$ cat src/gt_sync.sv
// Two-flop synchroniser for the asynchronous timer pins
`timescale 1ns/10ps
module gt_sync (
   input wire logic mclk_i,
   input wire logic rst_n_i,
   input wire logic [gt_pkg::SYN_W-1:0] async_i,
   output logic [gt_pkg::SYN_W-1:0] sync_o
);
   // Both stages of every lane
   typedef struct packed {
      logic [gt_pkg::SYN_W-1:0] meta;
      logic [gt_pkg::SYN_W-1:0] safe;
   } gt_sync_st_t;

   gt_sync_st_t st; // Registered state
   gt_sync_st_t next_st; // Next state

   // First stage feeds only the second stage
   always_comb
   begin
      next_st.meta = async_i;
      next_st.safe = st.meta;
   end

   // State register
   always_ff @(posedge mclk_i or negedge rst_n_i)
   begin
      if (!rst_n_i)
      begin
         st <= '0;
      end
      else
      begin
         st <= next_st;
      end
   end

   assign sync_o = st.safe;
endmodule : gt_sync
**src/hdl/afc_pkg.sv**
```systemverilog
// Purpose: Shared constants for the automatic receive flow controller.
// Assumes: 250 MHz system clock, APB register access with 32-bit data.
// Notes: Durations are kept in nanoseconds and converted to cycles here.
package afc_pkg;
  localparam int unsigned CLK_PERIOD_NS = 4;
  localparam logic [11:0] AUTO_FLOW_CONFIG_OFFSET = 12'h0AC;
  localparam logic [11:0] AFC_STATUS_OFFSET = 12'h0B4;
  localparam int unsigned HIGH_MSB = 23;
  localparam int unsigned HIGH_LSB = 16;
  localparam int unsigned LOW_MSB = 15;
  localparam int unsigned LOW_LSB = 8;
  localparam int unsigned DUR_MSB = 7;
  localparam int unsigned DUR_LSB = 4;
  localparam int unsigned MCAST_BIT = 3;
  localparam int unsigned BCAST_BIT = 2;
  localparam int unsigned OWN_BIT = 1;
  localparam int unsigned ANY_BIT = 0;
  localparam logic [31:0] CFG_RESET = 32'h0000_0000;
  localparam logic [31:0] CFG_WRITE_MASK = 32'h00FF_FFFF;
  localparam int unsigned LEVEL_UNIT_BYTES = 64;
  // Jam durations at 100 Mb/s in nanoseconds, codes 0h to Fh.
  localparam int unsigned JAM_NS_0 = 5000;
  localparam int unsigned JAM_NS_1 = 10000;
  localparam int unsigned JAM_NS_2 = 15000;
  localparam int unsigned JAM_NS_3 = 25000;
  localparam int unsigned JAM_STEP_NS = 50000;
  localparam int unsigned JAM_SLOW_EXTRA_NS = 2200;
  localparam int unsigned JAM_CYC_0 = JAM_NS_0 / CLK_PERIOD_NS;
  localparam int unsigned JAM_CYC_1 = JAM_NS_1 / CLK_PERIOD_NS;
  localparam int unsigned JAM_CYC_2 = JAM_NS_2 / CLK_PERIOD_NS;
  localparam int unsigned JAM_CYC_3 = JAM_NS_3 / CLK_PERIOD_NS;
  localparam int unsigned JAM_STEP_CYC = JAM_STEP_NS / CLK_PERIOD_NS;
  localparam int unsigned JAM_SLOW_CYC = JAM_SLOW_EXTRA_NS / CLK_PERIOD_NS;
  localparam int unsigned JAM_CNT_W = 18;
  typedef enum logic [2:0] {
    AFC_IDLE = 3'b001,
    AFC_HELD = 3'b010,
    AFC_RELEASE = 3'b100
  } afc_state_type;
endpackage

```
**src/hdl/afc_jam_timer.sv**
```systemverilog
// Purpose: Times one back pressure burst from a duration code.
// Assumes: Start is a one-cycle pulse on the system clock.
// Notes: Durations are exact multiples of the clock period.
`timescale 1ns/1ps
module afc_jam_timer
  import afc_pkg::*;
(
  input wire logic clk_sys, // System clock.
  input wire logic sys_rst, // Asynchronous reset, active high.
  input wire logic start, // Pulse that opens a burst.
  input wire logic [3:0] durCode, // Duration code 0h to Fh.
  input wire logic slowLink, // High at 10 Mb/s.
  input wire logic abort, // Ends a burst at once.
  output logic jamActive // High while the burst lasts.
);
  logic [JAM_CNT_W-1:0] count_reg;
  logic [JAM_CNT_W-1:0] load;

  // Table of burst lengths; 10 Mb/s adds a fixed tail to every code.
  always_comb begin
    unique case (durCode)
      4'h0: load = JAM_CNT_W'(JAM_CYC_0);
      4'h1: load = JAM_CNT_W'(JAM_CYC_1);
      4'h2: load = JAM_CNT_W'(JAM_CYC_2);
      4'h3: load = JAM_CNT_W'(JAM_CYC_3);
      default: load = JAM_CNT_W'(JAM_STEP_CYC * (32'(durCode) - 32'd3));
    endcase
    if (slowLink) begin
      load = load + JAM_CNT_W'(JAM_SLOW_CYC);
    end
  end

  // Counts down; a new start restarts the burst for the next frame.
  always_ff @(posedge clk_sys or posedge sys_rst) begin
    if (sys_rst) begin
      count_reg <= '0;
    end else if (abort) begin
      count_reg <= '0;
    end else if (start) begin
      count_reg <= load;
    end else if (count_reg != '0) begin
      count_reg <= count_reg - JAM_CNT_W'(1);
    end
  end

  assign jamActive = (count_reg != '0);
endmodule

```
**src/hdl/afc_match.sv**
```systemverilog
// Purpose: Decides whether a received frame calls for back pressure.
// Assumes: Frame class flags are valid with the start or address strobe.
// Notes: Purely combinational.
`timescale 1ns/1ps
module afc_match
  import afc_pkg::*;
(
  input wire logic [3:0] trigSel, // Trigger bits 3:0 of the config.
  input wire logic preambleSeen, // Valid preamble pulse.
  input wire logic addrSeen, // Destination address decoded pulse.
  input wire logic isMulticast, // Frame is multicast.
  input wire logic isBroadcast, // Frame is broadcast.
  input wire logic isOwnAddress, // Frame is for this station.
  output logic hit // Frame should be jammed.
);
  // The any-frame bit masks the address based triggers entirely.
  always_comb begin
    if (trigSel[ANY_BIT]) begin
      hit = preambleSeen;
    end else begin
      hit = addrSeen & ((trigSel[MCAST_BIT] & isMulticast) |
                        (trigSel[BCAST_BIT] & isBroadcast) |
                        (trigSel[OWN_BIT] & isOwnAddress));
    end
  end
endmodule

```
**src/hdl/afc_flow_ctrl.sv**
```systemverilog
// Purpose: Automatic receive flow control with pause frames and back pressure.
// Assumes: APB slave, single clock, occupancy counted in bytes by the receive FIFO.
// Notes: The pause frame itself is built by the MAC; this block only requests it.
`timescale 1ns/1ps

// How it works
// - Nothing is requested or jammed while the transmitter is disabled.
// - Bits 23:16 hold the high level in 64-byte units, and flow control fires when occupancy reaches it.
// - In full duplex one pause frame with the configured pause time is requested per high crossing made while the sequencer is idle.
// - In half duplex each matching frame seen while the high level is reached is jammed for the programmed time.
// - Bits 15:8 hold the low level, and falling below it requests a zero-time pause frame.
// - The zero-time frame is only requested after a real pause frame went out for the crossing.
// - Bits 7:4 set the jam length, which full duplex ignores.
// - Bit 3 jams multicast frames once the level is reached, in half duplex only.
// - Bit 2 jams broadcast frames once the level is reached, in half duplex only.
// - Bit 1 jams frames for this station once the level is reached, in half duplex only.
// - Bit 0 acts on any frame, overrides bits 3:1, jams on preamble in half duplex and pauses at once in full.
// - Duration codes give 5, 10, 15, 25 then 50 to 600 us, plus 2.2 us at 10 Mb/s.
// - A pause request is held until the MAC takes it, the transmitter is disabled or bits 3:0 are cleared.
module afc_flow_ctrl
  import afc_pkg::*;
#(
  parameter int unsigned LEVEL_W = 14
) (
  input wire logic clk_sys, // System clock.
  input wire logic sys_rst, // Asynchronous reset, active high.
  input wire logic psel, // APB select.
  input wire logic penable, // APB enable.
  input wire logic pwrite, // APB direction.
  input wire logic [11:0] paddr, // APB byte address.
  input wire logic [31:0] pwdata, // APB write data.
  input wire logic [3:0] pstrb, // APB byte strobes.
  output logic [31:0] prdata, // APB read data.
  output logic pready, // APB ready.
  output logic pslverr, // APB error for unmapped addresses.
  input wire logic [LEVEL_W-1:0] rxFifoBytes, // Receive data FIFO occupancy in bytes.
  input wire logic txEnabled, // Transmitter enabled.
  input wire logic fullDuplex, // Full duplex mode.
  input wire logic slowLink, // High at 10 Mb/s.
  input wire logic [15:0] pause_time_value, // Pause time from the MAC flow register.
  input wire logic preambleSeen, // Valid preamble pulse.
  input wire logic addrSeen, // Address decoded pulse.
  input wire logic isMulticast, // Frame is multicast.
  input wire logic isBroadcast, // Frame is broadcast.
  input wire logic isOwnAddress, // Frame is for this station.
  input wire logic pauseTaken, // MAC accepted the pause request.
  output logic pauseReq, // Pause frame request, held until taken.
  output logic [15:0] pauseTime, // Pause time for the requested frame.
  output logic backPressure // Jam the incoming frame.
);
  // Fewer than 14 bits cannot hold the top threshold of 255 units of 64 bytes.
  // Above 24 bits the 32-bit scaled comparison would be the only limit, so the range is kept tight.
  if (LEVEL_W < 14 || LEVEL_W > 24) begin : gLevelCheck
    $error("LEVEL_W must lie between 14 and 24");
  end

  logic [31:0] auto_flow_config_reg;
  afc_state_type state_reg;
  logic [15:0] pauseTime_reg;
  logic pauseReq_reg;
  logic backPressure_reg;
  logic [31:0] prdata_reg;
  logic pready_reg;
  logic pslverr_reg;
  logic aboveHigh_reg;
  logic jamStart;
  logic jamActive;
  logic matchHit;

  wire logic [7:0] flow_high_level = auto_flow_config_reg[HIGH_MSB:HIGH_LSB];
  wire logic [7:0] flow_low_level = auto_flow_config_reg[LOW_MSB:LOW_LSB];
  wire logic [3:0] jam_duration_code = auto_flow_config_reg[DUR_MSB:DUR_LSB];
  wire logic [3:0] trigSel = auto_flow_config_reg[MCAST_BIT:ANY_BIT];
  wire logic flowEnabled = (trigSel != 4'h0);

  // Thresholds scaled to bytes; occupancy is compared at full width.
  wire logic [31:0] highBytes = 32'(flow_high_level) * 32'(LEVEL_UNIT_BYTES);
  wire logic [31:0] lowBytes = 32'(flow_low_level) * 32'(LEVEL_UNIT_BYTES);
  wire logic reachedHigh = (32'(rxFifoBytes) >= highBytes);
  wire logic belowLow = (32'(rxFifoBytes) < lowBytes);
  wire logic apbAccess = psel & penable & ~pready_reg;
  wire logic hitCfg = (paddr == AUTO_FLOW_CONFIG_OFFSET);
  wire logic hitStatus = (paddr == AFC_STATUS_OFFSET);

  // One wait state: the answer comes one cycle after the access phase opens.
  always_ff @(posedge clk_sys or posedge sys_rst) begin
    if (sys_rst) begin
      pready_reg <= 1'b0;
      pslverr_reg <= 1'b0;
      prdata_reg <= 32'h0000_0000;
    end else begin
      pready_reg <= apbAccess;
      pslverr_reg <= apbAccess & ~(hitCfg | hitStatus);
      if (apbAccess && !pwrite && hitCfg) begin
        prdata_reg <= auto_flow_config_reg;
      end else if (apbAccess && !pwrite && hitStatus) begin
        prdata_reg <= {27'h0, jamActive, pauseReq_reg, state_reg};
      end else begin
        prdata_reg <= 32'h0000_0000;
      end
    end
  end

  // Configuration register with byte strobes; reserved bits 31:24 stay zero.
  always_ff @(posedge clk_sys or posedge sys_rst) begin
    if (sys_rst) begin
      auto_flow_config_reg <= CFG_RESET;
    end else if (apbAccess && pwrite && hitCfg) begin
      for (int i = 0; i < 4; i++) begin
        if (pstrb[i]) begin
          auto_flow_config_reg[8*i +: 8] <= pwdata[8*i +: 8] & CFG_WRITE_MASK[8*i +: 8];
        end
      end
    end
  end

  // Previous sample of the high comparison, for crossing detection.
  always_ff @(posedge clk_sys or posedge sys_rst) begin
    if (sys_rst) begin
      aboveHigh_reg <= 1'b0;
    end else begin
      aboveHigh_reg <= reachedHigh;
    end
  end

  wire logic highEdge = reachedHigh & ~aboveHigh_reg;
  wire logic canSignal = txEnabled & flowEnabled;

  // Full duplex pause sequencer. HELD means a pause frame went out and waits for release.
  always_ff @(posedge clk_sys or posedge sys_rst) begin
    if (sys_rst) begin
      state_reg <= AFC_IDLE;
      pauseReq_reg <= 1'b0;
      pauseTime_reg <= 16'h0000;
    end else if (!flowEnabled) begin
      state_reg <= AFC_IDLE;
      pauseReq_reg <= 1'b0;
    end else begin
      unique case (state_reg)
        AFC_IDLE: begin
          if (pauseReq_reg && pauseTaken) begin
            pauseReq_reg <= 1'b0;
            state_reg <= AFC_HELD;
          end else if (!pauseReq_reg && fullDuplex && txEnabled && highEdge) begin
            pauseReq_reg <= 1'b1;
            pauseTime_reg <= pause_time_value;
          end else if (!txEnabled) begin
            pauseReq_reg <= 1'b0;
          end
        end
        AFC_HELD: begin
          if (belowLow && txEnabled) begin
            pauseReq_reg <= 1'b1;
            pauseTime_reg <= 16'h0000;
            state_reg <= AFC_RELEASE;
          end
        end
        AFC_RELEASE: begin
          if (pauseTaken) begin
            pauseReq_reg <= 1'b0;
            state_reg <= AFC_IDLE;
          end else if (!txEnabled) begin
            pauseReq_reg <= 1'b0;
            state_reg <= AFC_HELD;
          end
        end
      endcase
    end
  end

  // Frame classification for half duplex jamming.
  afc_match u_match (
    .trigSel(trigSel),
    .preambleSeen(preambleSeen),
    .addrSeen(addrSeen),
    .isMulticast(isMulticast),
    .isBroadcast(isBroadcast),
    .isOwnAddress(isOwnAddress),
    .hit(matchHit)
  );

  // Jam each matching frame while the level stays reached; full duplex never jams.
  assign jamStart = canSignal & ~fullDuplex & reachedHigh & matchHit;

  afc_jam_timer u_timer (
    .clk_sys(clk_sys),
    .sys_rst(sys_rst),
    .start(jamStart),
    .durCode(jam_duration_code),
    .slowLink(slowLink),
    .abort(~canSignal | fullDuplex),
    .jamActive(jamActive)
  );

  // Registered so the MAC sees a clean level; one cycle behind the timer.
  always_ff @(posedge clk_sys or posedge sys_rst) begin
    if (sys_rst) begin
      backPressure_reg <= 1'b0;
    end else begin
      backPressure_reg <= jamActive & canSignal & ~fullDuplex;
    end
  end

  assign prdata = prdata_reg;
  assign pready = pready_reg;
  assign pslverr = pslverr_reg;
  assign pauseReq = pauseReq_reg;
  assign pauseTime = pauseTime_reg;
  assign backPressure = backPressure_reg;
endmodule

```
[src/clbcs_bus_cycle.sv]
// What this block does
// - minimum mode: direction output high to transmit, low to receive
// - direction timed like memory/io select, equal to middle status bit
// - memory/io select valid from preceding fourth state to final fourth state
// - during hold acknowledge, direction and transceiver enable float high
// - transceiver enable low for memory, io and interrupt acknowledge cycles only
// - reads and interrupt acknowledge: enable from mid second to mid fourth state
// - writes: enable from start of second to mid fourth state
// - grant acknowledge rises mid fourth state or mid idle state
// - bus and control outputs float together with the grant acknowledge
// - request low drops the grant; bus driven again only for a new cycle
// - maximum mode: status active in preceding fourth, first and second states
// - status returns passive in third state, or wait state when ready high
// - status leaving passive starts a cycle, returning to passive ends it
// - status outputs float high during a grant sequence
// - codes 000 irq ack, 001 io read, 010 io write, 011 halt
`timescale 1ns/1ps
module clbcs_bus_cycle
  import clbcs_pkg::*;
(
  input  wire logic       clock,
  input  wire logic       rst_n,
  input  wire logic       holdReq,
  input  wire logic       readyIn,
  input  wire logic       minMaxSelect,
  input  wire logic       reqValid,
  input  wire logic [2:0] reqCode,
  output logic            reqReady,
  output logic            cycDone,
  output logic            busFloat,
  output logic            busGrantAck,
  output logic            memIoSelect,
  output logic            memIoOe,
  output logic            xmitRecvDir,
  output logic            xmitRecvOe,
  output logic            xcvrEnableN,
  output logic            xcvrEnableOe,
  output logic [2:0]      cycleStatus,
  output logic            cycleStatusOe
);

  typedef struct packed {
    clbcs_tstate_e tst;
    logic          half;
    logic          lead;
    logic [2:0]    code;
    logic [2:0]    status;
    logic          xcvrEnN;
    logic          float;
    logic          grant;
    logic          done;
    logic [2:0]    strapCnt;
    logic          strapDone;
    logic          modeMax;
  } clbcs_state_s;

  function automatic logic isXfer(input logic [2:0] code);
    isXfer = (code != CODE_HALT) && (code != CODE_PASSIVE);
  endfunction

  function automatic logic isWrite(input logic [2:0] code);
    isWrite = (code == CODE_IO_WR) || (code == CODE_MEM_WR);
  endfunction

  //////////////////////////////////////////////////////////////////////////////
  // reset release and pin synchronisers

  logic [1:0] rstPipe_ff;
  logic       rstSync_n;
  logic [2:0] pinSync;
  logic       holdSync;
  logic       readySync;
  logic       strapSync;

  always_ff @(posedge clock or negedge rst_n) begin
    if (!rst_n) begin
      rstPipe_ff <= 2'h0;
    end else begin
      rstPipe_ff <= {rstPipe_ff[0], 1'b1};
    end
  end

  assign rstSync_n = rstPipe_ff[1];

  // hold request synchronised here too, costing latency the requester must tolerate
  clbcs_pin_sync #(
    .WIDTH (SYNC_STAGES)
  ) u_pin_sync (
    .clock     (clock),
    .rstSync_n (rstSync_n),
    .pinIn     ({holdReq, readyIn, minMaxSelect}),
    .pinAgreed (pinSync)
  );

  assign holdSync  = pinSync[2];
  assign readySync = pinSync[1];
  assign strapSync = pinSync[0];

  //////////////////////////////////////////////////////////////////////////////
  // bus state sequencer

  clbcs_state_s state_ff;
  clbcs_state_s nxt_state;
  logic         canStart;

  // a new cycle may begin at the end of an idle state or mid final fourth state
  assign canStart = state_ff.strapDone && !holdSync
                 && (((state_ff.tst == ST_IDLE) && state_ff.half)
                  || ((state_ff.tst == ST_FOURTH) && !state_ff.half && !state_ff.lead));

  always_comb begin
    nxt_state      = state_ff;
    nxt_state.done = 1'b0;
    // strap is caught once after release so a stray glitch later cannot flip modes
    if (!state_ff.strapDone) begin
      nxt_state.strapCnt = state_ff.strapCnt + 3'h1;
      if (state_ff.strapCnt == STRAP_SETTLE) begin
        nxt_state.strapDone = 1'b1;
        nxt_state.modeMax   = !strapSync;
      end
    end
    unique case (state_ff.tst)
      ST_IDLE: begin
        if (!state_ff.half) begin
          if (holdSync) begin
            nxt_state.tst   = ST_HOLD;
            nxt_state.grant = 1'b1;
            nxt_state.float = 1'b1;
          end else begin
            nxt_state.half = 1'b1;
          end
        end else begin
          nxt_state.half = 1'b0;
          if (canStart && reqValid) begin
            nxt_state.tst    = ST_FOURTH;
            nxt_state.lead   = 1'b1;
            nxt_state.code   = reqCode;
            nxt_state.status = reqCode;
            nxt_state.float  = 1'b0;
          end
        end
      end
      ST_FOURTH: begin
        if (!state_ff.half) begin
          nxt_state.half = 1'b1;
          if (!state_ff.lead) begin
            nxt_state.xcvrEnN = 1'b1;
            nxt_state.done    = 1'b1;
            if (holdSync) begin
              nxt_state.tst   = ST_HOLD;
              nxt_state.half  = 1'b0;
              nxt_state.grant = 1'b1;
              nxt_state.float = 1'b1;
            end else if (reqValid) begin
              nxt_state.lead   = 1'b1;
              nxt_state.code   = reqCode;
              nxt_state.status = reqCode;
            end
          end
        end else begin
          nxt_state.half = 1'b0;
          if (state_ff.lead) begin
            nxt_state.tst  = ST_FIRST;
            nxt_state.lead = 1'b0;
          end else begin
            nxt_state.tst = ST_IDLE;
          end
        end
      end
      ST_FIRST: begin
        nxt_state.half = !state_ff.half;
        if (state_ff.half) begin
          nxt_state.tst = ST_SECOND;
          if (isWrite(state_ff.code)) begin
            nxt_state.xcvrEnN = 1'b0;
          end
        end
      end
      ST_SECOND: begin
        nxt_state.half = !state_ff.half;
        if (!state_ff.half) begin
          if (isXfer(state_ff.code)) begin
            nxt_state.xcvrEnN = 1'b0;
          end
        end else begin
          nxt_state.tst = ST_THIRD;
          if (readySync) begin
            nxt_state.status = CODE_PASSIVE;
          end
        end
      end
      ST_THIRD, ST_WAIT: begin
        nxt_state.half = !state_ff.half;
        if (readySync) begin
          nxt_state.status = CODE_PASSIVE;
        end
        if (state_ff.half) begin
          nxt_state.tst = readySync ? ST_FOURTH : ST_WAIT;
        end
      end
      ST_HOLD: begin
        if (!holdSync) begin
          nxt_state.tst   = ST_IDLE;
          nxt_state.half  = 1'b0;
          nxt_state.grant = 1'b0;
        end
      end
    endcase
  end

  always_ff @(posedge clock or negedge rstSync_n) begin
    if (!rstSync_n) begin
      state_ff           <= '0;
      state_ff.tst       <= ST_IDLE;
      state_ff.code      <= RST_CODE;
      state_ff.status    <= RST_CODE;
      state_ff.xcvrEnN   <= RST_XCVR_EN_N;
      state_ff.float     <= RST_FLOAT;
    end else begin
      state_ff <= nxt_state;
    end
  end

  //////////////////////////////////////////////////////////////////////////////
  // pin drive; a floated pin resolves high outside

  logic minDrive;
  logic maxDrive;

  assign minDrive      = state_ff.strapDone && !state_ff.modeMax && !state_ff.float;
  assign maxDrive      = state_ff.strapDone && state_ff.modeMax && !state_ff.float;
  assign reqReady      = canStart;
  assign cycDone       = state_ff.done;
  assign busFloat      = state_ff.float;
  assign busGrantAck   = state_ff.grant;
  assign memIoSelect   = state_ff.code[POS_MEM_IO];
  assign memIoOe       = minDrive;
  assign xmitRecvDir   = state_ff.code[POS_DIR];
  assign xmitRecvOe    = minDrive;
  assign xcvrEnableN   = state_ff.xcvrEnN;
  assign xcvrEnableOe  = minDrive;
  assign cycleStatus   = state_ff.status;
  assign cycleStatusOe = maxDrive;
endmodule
=======
▶ **Exercise instructions**: Copy each line in the listing where "every" appears.

▶ **Response to the task**:
   // Both stages of every lane
  // Table of burst lengths; 10 Mb/s adds a fixed tail to every code.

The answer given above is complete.